Speiser Phyllis W
Pediatric Endocrinology, Schneider Children's Hospital, New York University, New Hyde Park, NY 11040, USA.
Horm Res. 2007;68 Suppl 5:90-2. doi: 10.1159/000110586. Epub 2007 Dec 10.
Clinical management of patients with congenital adrenal hyperplasia (CAH) involves treating hormonal deficiencies, addressing issues related to genital ambiguity, avoiding morbidities and communicating with the family about risk of CAH in other members. This article briefly reviews the prenatal and neonatal diagnosis of CAH caused by steroid 21-hydroxylase deficiency, as well as treatment options and neonatal screening approaches.

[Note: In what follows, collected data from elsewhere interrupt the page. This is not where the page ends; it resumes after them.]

Source: an optimization exercise on an open RTL-to-GDS flow (aim: small area, a short achievable clock period and few clock cycles). Production flows keep margins and buffers that such runs may drop. Only simulation tests tie the RTL to the original design; equivalence was not proved.

## flow/design.v (module list and top-level ports; edited modules follow where they fit)
// module mul_core: 2947 lines
// module mul_fa: 4 lines
// module mul_ha: 4 lines
// module fu_mul_pipe: 69 lines
module fu_mul_pipe #(
  parameter int XLEN  = 32,
  parameter int TAG_W = 4
) (
  input  logic             clk,
  input  logic             rst,
  input  logic             flush,
  input  logic             in_valid,
  output logic             in_ready,
  input  logic [1:0]       op,
  input  logic [XLEN-1:0]  a,
  input  logic [XLEN-1:0]  b,
  input  logic [TAG_W-1:0] tag,
  output logic             out_valid,
  input  logic             out_ready,
  output logic [XLEN-1:0]  res,
  output logic [TAG_W-1:0] out_tag,
  output logic             busy
);
  // ...
==> flow/flow/run.sh <==
#!/bin/bash
# The standard layout (standard.sh: ORFS from synthesis to the final layout), with one change:
# the port buffers that global placement inserts are sky130_fd_sc_hd__buf_1 cells rather than
# the default pick, clkdlybuf4s50_1, which is larger and slower. Timing repair still resizes them.
# make's full output is in make.log here; each ORFS step's own log is under orfs/logs/.
set -euo pipefail
export BUFFER_PORTS_ARGS="-buffer_cell sky130_fd_sc_hd__buf_1"
bash standard.sh finish > make.log 2>&1
==> flow/standard.sh <==
#!/bin/bash
# synth_recipe.tcl (not shown) runs the flow's synth.tcl, then flattens the netlist and writes it again
# the make line also repeats each setting of config.mk as NAME=value (left out here)
make -C /OpenROAD-flow-scripts/flow DESIGN_CONFIG=/design/flow/config.mk WORK_HOME=/design/flow/orfs CLKGATE_MAP_FILE= SYNTH_SCRIPT=/design/flow/synth_recipe.tcl "${@:-finish}"
==> flow/config.mk <==
export PLATFORM = sky130hd
export DESIGN_NAME = fu_mul_pipe
export DESIGN_NICKNAME = fu_mul_pipe
export VERILOG_FILES = /design/flow/design.v
export SDC_FILE = /design/flow/constraint.sdc
export NUM_CORES = 4
export LEC_CHECK = 0
export CAP_MARGIN = 20
export CORE_MARGIN = 2
export CORE_UTILIZATION = 70
export SETUP_SLACK_MARGIN = 5.0
export SLEW_MARGIN = 20
export SYNTH_HIERARCHICAL = 1
export SYNTH_MINIMUM_KEEP_SIZE = 0
==> flow/constraint.sdc <==
create_clock -name core_clock -period 9.0 [get_ports {clk}]
set_input_delay 1.8000 -clock core_clock [delete_from_list [all_inputs] [get_ports {clk}]]
set_output_delay 1.8000 -clock core_clock [all_outputs]
set_load 0.01 [all_outputs]
==> results.txt, run 1 <==
----------------------------------------------------
[Clock tree]
  Num CTS Buffers ... 31
  Number of resized instances in the post-cts repair step ... 5
  TritonCTS clock tree ... done
  Root Buffer Master ... sky130_fd_sc_hd__clkbuf_16

[Synthesis]
  Fraction of synthesized cell area in xor and xnor cells ... 16.64%
  Combinational family with the most area after synthesis ... adder cells
  Cell variety after synth ... 63
  Post-synth ARST share ... 1.465%
  Top-area cell type share of the netlist area ... 29.08%

[Placed design]
  IO buf count ... 113
  Worst slack at placement ... 4.756 ns
  Number of placed cells counting well taps ... 3,392

[STA]
  Tightest hold margin ... 0.4181 ns
  # setup viols final ... 0

[Drt]
  Via total after detailed routing ... 25,967

[Finish]
  Fin area ... 35,420 µm²
  Most used cells in the layout excluding fill and tap cells ... sky130_fd_sc_hd__xnor2_1 (585), sky130_fd_sc_hd__a22oi_1 (512), sky130_fd_sc_hd__fa_1 (488), sky130_fd_sc_hd__edfxtp_1 (269), sky130_fd_sc_hd__ha_1 (119)
  Flip-flop count of the largest register after layout ... 140
  Number of sequential cells ... 273
  Clk_buf instances ... 35
  Multi-input logic cell count ... 2,258
  Share of post-route cells with drive strength above 1 ... 7.155%

[Job]
  Max Cap Viol ... 0

[Worst setup path]
  Largest stage delay, worst path ... 0.53 ns
  Cell with the most instances on the worst path ... sky130_fd_sc_hd__fa_1
  Cell family with the largest share of critical-path delay ... adder cells
  Kind of end point of the critical path ... flop

[Floorplan]
  Die outline area ... 49,760 µm²
  Floorplan die width ... 223.1 µm

[Run status]
  Status ... finished clean

----------------------------------------------------
Testbench counts, summed over its fixed seeds: cycles 12,241.
==> run 2: changes to the inputs <==
--- a/flow/config.mk
+++ b/flow/config.mk
@@ -8,5 +8,5 @@
 export CAP_MARGIN = 20
 export CORE_MARGIN = 2
-export CORE_UTILIZATION = 70
+export CORE_UTILIZATION = 60
 export SETUP_SLACK_MARGIN = 5.0
 export SLEW_MARGIN = 20
==> results.txt, run 2 <==
----------------------------------------------------
[Run status]
  Status ... finished clean (unchanged)

[Global route]
  Wire length of the first global-routing pass ... 169,200 µm (was 161,700 µm)
  Number of antenna violations at the first check in global routing ... 1 (was 5)
  Vias in the first global route ... 26,981 (was 27,552)
  Maximum number of pins on one net before global-route repair ... 106 (was 88)
  Remaining global-route overflow ... 0 (unchanged)
  GRT Resource Usage Total ... 40.20% (was 43.46%)

[STA]
  Accumulated negative setup slack ... 0 ns (unchanged)
  Hold violation total from the final report ... 0 (unchanged)
  Actual transition at the worst max-transition pin ... 1.079 ns (was 0.9447 ns)
  Time the final worst path needs with I/O delays and setup ... 3.993 ns (was 4.010 ns)
  Unrepaired setup endpoints after global routing ... yes (unchanged)
  Final critical-path share of the clock period ... 44.37% (was 44.56%)
  Worst max-slew margin expressed relative to the limit ... 28.05% (was 37.02%)
  Layout Skew ... 0.02630 ns (was 0.03002 ns)
  Maximum operating frequency ... 250.4 MHz (was 249.4 MHz)
  # setup viols final ... 0 (unchanged)
  Final max-slew violation count ... 0 (unchanged)

[Drt]
  Starting DRT DRC Count ... 3,565 (was 4,094)
  Ratio of routed vias to standard cells ... 7.151 (was 7.516)
  Total iterations of the first detailed-routing run ... 11 (was 9)
  Remaining antenna violation count after routing ... 0 (unchanged)
  WL/cell ... 32.05 µm (was 31.28 µm)
  Via total after detailed routing ... 25,678 (was 25,967)
  Remaining routing DRC violations ... 0 (unchanged)
  Detailed Route WL ... 115,100 µm (was 108,100 µm)

[Finish]
  Count of antenna diodes in the layout ... 0 (was 3)
  Area added between synthesis and finish ... 6.638% (was 5.453%)
  Share of post-route cells with drive strength above 1 ... 7.633% (was 7.155%)
  Non-Filler Instances ... 3,591 (was 3,455)
  Most used cells in the layout excluding fill and tap cells ... sky130_fd_sc_hd__xnor2_1 (585), sky130_fd_sc_hd__a22oi_1 (511), sky130_fd_sc_hd__fa_1 (487), sky130_fd_sc_hd__edfxtp_1 (269), sky130_fd_sc_hd__ha_1 (118) (was sky130_fd_sc_hd__xnor2_1 (585), sky130_fd_sc_hd__a22oi_1 (512), sky130_fd_sc_hd__fa_1 (488), sky130_fd_sc_hd__edfxtp_1 (269), sky130_fd_sc_hd__ha_1 (119))
  Most common cell after layout, fill and taps aside ... sky130_fd_sc_hd__xnor2_1 (unchanged)
  Layout net count ... 3,507 (was 3,503)
  Flip-flop count of the largest register after layout ... 140 (unchanged)
  Top register by number of flip-flops ... u_core.t_q (unchanged)
  Registers with the highest flip-flop counts ... u_core.t_q (140), u_core.d_q (50), u_core.a_q (33) (unchanged)

[Synthesis]
  Cell taking the most area after synthesis ... sky130_fd_sc_hd__fa_1 (unchanged)
  Primary FF master, synth ... sky130_fd_sc_hd__edfxtp_1 (unchanged)
  Fraction of the yosys area taken by sequential cells ... 24.35% (unchanged)
  Most frequent cell after synthesis ... sky130_fd_sc_hd__xnor2_1 (unchanged)
  Synthesized instance count ... 2,926 (unchanged)
  Cell types occupying the most area after synthesis ... sky130_fd_sc_hd__fa_1 (29%), sky130_fd_sc_hd__edfxtp_1 (24%), sky130_fd_sc_hd__xnor2_1 (15%) (unchanged)
  Synthesis Warnings ... 9 (unchanged)
  Syn Area/Cell ... 11.48 µm² (unchanged)
  Post-synth ARST share ... 1.465% (unchanged)
  Number of synthesized flops with an enable pin ... 269 (unchanged)
  Total of flip-flops plus latches after synthesis ... 273 (unchanged)
  Post-synth design cell area ... 33,590 µm² (unchanged)
  Synthesized Nets ... 3,615 (unchanged)
  Cell variety after synth ... 63 (unchanged)
  Top cells by count, synth ... sky130_fd_sc_hd__xnor2_1 (585), sky130_fd_sc_hd__a22oi_1 (512), sky130_fd_sc_hd__fa_1 (488) (unchanged)
  Top-area cell type share of the netlist area ... 29.08% (unchanged)

[Clock tree]
  Num CTS Buffers ... 35 (was 31)
  Skew-Pair Late Insertion Delay ... 0.56 ns (was 0.63 ns)
  H-Tree Depth ... 2 (was 1)
  Clock-pin slew reported for the worst setup and hold paths after clock tree synthesis ... 0.06 ns (about the same)
  TritonCTS clock tree ... done (unchanged)
  Max Root-Sink Buffers ... 3 (unchanged)
  Root Buffer Master ... sky130_fd_sc_hd__clkbuf_16 (unchanged)
  Number of sinks on the clock net ... 273 (unchanged)

[Placed design]
  Total half-perimeter wirelength after legalization and detailed placement ... 68,930 µm (was 66,880 µm)
  Number of placed cells counting well taps ... 3,523 (was 3,392)
  IO buf count ... 113 (unchanged)
  Final weighted congestion in routability-driven placement ... 0.9791 (was 0.9956)

[Worst setup path]
  Data required time at the worst endpoint ... 9.28 ns (was 9.30 ns)
  Maximum fanout encountered on the critical timing path ... 34 (unchanged)
  Kind of end point of the critical path ... flop (unchanged)
  Data arrival time of the critical path ... 4.27 ns (was 4.31 ns)
  Start-to-end type of the worst setup path ... reg2reg (unchanged)
  Critical Path Start Type ... flop (unchanged)

[Floorplan]
  Floorplan die width ... 240.6 µm (was 223.1 µm)
  Die outline area ... 57,890 µm² (was 49,760 µm²)
  Starting Density ... 60.85% (was 70.65%)
  Num rows ... 86 (was 80)
  I/O pin total ... 114 (unchanged)
  Placeable core area ... 55,200 µm² (was 47,550 µm²)
  Overall die height ... 240.6 µm (was 223.1 µm)

[Job]
  Max Cap Viol ... 0 (unchanged)

[Worst hold path]
  Path class of the lowest-slack min-delay path ... reg2reg (unchanged)

----------------------------------------------------
-- run 2: cell counts after synthesis --
No cell type changed its count.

Screening for CAH can reduce adrenal crises, avoid incorrect sex assignments, lower mortality (especially in males) and avoid inappropriate somatic growth and precocious puberty.
先天性肾上腺皮质增生症(CAH)患者的临床管理包括治疗激素缺乏、解决生殖器模糊相关问题、避免发病以及与家属沟通其他家庭成员患CAH的风险。本文简要回顾了由类固醇21-羟化酶缺乏引起的CAH的产前和新生儿诊断,以及治疗选择和新生儿筛查方法。
CAH筛查可减少肾上腺危象,避免性别指定错误,降低死亡率(尤其是男性),并避免不适当的身体生长和性早熟。